** Opening Material provided block **

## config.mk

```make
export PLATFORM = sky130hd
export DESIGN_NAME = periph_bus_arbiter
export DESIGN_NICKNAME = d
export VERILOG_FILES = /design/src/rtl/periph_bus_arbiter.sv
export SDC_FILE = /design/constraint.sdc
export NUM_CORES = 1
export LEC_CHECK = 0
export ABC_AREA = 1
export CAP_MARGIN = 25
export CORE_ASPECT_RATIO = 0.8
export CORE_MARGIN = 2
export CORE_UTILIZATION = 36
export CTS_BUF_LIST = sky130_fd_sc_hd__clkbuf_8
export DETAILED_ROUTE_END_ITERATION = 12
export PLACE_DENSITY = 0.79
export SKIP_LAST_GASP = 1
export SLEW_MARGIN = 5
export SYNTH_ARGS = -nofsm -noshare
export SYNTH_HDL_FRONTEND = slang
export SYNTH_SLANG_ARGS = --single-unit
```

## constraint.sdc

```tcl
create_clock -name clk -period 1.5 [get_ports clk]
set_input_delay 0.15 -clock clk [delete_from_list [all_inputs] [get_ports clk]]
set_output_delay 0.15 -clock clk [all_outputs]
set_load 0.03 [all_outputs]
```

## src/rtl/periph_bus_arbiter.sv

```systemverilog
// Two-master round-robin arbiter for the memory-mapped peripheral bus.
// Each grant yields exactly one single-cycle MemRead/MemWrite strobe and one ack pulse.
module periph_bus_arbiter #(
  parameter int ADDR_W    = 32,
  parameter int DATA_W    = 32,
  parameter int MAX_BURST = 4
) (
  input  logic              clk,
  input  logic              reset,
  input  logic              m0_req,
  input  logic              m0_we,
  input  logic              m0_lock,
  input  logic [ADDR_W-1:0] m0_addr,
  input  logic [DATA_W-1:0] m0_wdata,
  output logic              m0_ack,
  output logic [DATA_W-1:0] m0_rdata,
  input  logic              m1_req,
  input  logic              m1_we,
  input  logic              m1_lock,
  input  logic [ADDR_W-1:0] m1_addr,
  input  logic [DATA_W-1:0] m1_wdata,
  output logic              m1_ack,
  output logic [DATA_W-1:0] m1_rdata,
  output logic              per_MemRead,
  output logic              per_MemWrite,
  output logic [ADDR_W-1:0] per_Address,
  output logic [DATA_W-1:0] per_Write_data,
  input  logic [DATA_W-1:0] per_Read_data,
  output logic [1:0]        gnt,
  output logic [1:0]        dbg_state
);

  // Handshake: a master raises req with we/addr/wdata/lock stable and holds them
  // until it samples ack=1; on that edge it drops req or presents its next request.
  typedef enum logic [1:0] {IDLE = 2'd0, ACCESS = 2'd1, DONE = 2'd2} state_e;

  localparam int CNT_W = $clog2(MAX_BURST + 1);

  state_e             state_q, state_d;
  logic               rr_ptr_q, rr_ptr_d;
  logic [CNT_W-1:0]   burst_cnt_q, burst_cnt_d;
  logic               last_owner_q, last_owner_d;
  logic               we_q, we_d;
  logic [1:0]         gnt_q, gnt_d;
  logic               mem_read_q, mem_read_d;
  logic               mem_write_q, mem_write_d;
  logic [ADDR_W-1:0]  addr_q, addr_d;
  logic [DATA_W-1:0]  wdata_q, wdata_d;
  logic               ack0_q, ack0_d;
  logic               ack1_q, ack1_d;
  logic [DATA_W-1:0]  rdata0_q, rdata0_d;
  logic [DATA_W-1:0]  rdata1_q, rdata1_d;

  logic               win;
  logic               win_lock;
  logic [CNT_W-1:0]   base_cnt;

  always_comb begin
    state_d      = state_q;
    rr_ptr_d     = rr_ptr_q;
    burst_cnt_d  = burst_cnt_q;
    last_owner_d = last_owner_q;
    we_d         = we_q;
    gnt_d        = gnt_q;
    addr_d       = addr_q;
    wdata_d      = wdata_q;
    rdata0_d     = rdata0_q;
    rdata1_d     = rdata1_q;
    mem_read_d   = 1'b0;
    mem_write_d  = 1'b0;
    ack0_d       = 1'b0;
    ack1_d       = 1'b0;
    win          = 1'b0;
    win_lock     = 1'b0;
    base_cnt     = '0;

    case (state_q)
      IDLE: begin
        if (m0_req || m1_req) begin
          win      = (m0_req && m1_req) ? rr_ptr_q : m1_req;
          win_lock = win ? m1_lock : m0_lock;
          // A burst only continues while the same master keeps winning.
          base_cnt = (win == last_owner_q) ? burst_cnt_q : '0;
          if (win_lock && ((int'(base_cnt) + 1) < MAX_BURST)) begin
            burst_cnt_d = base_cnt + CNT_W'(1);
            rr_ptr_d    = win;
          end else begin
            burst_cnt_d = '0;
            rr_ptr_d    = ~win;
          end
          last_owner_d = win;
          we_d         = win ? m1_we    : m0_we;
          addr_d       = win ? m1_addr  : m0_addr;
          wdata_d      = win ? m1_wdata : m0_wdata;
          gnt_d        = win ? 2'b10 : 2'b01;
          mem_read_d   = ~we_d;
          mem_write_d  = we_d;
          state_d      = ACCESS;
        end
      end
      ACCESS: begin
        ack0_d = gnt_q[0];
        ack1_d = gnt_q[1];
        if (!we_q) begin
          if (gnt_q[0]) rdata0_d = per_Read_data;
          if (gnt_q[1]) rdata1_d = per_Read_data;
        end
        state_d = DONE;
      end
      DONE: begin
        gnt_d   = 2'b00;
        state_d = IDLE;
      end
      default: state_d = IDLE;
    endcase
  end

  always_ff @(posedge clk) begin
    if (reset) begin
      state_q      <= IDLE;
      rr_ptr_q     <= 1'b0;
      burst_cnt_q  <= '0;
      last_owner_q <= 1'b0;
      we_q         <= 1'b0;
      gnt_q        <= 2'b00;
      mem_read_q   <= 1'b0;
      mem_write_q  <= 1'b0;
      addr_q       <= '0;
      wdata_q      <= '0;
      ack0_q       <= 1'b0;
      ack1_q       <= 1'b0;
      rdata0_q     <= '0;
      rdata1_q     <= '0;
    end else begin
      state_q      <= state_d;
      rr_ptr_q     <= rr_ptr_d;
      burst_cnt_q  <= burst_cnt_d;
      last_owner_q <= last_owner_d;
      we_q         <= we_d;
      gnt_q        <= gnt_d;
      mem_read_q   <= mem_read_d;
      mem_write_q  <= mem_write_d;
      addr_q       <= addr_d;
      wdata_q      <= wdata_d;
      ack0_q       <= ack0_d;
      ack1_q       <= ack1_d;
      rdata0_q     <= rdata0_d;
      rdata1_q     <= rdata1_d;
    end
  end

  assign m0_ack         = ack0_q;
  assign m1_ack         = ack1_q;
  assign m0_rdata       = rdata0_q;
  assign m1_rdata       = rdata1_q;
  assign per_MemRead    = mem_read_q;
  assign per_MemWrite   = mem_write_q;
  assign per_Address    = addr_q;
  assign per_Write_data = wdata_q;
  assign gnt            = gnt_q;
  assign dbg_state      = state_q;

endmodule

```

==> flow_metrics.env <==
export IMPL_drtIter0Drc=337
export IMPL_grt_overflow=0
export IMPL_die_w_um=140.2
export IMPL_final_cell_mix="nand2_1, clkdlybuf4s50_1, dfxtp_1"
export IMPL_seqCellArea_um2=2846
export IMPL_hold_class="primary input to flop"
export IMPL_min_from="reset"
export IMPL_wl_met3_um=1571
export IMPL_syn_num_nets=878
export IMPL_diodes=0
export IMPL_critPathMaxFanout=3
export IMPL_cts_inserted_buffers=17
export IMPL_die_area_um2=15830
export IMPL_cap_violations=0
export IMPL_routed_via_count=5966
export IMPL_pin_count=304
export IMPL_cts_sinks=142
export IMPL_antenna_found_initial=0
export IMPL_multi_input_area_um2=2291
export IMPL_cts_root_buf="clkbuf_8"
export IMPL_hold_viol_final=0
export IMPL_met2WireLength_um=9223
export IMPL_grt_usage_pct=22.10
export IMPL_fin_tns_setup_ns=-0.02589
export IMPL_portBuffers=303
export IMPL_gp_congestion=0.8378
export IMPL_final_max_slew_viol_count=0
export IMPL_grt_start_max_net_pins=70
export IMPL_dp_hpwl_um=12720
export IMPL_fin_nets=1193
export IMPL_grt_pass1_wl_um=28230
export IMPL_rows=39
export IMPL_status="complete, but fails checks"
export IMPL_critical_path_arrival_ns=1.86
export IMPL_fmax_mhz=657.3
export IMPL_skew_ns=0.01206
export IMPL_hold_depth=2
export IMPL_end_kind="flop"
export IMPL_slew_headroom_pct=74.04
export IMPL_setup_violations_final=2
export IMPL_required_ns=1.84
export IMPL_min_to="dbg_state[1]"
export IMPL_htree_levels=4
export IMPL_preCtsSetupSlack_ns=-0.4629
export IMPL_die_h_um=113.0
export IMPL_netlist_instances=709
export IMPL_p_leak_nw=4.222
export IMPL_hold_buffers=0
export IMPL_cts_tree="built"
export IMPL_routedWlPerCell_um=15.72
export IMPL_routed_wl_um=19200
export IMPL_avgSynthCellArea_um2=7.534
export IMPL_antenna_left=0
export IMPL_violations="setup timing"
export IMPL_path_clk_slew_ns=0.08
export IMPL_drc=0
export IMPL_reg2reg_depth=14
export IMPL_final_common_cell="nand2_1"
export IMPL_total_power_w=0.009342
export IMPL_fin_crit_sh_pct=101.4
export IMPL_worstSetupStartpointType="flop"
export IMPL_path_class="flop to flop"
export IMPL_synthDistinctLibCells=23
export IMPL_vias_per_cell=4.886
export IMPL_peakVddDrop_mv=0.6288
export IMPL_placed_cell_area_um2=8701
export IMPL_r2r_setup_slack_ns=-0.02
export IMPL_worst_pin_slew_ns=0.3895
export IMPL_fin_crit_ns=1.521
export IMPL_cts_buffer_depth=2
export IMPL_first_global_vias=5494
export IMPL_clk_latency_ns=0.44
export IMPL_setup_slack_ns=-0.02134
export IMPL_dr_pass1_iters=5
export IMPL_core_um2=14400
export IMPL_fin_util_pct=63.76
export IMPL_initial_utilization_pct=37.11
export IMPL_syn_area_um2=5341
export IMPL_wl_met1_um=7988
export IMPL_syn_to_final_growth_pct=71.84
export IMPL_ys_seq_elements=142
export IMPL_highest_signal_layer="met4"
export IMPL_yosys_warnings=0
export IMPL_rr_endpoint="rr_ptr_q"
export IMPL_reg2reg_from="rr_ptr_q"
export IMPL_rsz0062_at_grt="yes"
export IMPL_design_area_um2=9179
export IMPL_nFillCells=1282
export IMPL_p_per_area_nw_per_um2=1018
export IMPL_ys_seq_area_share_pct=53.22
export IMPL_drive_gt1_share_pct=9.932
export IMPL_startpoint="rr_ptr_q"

** Closing Material provided block **
** Opening Material provided block **

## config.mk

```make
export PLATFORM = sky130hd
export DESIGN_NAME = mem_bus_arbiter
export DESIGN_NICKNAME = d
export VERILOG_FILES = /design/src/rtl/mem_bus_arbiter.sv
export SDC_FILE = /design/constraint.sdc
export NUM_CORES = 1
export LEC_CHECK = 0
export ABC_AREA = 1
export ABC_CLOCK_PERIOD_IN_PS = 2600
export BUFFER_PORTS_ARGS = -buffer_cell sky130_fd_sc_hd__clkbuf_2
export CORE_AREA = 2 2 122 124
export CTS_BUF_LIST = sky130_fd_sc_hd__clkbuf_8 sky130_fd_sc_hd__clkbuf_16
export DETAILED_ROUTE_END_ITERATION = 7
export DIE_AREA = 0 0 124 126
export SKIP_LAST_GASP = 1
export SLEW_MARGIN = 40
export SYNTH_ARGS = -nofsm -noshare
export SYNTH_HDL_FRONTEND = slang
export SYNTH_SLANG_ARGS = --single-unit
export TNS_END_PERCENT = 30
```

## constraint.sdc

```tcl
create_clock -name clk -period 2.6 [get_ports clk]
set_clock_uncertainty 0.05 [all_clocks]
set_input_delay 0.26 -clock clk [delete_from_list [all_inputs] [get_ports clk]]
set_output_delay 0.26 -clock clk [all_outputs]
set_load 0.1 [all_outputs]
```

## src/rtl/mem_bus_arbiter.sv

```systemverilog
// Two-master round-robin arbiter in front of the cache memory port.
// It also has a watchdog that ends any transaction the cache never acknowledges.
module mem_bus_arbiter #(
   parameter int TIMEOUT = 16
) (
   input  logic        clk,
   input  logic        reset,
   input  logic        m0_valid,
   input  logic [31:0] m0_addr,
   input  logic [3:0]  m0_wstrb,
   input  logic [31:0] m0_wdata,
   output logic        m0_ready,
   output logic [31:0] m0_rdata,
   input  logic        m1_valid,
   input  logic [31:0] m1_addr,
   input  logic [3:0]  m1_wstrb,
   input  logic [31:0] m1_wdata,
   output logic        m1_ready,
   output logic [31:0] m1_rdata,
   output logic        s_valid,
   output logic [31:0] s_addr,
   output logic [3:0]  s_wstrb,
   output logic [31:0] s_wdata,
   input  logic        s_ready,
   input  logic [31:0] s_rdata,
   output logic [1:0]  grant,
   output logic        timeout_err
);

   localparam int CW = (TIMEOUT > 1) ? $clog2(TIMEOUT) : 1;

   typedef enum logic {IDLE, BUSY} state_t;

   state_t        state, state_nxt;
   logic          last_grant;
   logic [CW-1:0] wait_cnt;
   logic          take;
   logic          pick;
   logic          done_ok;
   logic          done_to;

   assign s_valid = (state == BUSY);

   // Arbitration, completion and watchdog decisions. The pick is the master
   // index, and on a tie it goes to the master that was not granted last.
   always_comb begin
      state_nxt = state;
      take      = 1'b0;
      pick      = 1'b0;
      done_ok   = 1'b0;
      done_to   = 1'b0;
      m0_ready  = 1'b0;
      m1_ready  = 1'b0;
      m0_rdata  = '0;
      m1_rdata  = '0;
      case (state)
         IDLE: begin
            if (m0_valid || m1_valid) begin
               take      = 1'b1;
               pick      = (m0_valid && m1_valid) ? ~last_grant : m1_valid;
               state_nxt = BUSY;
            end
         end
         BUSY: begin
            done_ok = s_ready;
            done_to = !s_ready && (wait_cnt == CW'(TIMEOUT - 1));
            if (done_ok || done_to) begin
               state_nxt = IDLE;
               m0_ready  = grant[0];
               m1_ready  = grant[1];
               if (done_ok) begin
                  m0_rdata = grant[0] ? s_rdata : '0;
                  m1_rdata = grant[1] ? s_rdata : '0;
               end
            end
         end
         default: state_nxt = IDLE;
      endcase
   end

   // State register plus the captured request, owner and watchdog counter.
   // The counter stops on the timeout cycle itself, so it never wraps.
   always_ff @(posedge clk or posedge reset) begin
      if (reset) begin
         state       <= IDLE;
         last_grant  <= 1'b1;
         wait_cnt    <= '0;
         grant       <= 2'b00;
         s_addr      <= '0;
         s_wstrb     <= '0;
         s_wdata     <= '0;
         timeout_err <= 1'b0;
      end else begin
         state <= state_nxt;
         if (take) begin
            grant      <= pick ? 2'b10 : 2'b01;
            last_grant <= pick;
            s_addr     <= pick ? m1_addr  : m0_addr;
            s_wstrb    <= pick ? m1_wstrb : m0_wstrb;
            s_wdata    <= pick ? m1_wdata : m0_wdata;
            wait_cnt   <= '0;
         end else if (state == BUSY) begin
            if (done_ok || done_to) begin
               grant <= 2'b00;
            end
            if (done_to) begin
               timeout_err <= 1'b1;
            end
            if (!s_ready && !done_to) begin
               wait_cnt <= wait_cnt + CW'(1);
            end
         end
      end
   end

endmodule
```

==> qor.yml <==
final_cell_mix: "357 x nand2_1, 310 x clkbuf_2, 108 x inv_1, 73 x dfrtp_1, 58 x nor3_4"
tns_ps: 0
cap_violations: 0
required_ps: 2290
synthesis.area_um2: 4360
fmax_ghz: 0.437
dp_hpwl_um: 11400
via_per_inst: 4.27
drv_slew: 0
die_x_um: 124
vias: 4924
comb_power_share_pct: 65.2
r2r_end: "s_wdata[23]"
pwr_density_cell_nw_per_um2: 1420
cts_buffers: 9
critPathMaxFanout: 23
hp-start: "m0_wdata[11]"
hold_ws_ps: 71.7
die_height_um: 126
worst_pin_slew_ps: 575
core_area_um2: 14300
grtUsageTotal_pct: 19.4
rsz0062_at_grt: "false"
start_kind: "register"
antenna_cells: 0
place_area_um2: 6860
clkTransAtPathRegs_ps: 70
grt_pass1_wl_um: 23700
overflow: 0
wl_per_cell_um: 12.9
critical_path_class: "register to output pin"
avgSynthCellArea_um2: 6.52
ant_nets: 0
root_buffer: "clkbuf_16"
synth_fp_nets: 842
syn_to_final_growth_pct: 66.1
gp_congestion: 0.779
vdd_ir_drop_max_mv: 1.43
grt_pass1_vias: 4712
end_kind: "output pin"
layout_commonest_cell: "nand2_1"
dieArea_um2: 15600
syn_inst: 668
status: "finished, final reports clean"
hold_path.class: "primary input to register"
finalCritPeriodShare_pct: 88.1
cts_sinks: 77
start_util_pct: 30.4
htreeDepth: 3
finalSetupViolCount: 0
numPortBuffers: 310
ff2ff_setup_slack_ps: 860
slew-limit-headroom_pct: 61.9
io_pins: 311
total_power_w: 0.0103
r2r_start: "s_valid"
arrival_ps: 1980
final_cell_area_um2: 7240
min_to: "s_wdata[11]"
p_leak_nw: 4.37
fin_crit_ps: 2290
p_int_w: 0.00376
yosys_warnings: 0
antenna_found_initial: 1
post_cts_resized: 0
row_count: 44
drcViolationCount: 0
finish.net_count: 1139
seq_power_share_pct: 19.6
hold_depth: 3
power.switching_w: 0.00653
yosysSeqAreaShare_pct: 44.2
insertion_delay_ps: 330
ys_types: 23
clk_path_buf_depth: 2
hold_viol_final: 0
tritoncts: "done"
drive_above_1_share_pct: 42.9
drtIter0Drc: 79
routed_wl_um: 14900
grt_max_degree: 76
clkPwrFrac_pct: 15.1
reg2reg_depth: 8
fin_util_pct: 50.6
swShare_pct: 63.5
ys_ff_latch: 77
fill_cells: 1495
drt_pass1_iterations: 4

** Closing Material provided block **

## Activity
Among the lines above, find those with the word "BUSY". Copy them.

## Response below
   typedef enum logic {IDLE, BUSY} state_t;
   assign s_valid = (state == BUSY);
               state_nxt = BUSY;
         BUSY: begin
         end else if (state == BUSY) begin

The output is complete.